### DATA FOR THIS EXERCISE:
--- --- ---

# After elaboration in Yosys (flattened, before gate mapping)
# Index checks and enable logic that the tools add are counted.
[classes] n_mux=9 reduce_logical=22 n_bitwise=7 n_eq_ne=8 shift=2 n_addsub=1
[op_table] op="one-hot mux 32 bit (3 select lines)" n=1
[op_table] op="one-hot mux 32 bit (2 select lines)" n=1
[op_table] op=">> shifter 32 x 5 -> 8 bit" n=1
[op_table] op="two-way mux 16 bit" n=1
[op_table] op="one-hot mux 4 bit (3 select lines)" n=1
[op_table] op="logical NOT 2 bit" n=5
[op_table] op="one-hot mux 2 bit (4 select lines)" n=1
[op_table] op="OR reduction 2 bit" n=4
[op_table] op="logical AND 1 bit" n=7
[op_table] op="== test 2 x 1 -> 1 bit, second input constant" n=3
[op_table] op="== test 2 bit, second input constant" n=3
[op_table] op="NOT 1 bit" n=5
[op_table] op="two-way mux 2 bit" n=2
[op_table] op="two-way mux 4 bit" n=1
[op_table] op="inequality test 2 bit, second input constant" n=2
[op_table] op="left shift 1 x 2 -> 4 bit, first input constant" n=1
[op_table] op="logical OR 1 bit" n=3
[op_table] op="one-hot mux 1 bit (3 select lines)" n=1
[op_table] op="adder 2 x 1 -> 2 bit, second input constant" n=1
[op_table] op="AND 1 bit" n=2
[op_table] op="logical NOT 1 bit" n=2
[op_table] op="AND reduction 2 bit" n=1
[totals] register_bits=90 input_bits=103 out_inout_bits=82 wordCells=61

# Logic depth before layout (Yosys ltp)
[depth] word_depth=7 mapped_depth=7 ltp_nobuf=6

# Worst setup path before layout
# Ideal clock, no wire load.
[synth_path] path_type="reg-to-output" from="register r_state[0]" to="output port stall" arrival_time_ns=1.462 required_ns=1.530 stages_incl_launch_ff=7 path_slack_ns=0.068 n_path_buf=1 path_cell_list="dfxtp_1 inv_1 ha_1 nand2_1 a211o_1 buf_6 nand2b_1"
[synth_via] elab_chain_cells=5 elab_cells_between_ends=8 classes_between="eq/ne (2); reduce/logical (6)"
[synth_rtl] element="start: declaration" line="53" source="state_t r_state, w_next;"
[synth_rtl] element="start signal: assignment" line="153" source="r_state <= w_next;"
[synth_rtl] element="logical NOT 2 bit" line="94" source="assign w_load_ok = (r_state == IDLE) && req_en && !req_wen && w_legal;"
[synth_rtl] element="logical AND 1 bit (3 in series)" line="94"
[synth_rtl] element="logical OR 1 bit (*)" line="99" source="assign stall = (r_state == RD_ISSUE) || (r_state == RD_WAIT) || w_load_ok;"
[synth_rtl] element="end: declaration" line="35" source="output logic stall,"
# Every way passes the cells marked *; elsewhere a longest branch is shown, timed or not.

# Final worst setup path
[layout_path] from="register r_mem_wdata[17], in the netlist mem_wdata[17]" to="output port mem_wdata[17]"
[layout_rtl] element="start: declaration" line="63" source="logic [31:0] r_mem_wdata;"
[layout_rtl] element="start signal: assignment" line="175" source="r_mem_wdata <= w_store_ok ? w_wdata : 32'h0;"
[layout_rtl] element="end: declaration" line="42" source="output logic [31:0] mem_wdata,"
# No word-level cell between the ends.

--- --- ---

### WHAT THE TASK ASKS:
Take each line of the material that contains the word "declaration" and list it.

### REPLY TO THE EXERCISE:
[synth_rtl] element="start: declaration" line="53" source="state_t r_state, w_next;"
[synth_rtl] element="end: declaration" line="35" source="output logic stall,"
[layout_rtl] element="start: declaration" line="63" source="logic [31:0] r_mem_wdata;"
[layout_rtl] element="end: declaration" line="42" source="output logic [31:0] mem_wdata,"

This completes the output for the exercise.